I need to manipulate data found in multiple data files (~100,000 files). One single data file has ~60,000 rows and looks something like this:
ITEM: TIMESTEP
300
ITEM: NUMBER OF ATOMS
64000
ITEM: BOX BOUNDS xy xz yz pp pp pp
7.1651861306114756e+02 7.6548138693885244e+02 0.0000000000000000e+00
7.1701550555416179e+02 7.6498449444583821e+02 0.0000000000000000e+00
7.1700670287454318e+02 7.6499329712545682e+02 0.0000000000000000e+00
ITEM: ATOMS id mol mass xu yu zu
1 1 1 731.836 714.006 689.252
5 1 1 714.228 705.453 732.638
6 2 1 736.756 704.069 693.386
10 2 1 744.066 716.174 708.793
11 3 1 715.253 679.036 717.336
. . . . . .
. . . . . .
. . . . . .
I need to extract the x coordinate of the first 20,000 lines and group it together with the x coordinates found in the other data files.
Here is the working code:
import numpy as np
import glob
import natsort
import pandas as pd
data = []
filenames = natsort.natsorted(glob.glob("CoordTestCode/ParticleCoordU*"))
for f in filenames:
files = pd.read_csv(f,delimiter=' ', dtype=float, skiprows=8,usecols=[3]).values
data.append(files)
lines = 20000
x_pos = np.zeros((len(data),lines))
for i in range(0,len(data)):
for j in range(0,lines):
x_pos[i][j]= data[i][j]
np.savetxt('x_position.txt',x_pos,delimiter=' ')
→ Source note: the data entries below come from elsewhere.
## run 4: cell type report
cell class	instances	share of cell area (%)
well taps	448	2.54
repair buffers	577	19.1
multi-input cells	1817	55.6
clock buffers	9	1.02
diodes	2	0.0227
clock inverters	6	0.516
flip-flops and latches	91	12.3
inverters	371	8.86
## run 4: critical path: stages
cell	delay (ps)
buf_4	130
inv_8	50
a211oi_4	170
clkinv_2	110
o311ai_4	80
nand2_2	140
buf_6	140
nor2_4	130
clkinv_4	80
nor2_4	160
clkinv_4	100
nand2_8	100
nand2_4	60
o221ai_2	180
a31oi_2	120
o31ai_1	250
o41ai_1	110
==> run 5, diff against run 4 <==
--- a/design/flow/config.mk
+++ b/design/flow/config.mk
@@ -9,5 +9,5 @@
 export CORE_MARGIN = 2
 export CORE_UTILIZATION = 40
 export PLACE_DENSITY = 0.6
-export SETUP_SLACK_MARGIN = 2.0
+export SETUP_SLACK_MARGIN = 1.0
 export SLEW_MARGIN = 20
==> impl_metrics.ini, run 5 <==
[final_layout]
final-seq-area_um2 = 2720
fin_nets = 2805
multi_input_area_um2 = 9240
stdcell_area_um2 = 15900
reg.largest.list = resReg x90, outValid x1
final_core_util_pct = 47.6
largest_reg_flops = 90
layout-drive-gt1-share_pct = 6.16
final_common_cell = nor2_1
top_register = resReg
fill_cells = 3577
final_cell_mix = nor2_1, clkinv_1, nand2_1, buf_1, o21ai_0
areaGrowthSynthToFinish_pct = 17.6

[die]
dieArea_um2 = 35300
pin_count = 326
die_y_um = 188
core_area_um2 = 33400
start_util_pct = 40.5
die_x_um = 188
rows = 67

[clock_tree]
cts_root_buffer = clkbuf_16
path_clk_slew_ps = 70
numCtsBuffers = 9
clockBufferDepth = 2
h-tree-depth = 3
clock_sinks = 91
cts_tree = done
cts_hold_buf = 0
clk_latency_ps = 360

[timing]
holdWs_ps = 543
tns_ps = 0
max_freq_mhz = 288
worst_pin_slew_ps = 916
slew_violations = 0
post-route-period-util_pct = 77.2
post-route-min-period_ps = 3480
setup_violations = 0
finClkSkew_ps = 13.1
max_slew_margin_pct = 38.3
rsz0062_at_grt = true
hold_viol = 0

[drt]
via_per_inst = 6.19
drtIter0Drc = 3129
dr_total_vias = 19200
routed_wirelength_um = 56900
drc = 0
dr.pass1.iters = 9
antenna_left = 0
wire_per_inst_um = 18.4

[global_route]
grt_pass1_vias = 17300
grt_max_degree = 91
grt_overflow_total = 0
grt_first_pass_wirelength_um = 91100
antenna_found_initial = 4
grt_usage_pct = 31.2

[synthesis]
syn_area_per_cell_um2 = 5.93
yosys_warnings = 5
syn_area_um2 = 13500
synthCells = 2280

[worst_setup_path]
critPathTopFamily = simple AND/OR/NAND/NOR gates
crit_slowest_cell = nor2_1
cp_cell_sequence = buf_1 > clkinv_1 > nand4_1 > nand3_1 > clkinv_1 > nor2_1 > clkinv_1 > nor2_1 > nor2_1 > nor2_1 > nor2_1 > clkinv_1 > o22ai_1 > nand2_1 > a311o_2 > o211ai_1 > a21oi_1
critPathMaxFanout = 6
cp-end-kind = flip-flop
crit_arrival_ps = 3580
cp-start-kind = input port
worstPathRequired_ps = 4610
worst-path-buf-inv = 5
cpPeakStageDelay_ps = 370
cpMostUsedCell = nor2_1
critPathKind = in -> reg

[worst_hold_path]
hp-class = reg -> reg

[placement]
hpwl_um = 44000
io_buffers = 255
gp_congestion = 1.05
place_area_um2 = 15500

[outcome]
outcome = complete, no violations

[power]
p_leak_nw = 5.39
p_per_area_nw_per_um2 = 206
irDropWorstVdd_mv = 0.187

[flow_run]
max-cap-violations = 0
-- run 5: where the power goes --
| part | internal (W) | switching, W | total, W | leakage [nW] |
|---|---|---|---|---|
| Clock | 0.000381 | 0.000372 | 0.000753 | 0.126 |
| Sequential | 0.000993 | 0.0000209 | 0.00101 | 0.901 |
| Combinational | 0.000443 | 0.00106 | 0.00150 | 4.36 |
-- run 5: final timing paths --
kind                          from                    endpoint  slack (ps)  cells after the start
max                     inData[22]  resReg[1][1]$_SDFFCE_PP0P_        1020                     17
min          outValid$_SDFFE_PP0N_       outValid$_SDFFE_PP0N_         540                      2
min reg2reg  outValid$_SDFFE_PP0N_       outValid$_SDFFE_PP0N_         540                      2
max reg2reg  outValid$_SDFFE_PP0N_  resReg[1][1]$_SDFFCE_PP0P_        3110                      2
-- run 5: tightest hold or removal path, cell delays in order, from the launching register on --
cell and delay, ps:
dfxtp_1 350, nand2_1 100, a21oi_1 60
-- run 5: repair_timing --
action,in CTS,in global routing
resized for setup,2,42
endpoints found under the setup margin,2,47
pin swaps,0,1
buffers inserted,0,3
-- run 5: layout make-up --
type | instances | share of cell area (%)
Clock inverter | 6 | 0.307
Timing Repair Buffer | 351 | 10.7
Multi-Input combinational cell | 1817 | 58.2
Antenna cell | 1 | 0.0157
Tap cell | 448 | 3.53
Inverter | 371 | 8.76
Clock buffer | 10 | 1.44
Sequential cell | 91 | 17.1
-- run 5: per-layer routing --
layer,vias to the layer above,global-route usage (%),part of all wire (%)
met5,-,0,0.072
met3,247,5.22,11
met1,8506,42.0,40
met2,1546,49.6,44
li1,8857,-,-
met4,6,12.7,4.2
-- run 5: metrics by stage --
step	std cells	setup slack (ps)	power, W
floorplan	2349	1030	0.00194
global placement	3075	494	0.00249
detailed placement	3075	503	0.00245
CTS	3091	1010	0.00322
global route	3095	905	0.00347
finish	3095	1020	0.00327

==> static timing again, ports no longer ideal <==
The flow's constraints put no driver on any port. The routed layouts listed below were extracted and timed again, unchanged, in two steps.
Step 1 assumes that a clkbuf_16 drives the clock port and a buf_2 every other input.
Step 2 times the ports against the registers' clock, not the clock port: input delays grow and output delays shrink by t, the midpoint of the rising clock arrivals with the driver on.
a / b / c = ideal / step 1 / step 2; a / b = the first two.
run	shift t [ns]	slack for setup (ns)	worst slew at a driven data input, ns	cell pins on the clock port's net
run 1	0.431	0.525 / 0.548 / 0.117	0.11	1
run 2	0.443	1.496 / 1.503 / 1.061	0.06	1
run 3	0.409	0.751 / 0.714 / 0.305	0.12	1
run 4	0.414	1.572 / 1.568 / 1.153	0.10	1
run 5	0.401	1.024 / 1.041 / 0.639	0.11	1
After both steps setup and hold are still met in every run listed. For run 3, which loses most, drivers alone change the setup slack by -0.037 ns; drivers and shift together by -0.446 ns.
The problem is of course the time it will take to do this for all the 100,000 files. I was able to significantly reduce the time by switching from np.loadtxt
to pandas.read_csv
, however is still too inefficient. Is there a better approach to this? I read that maybe using I/O streams can reduce the time but I am not familiar with that procedure. Any suggestions?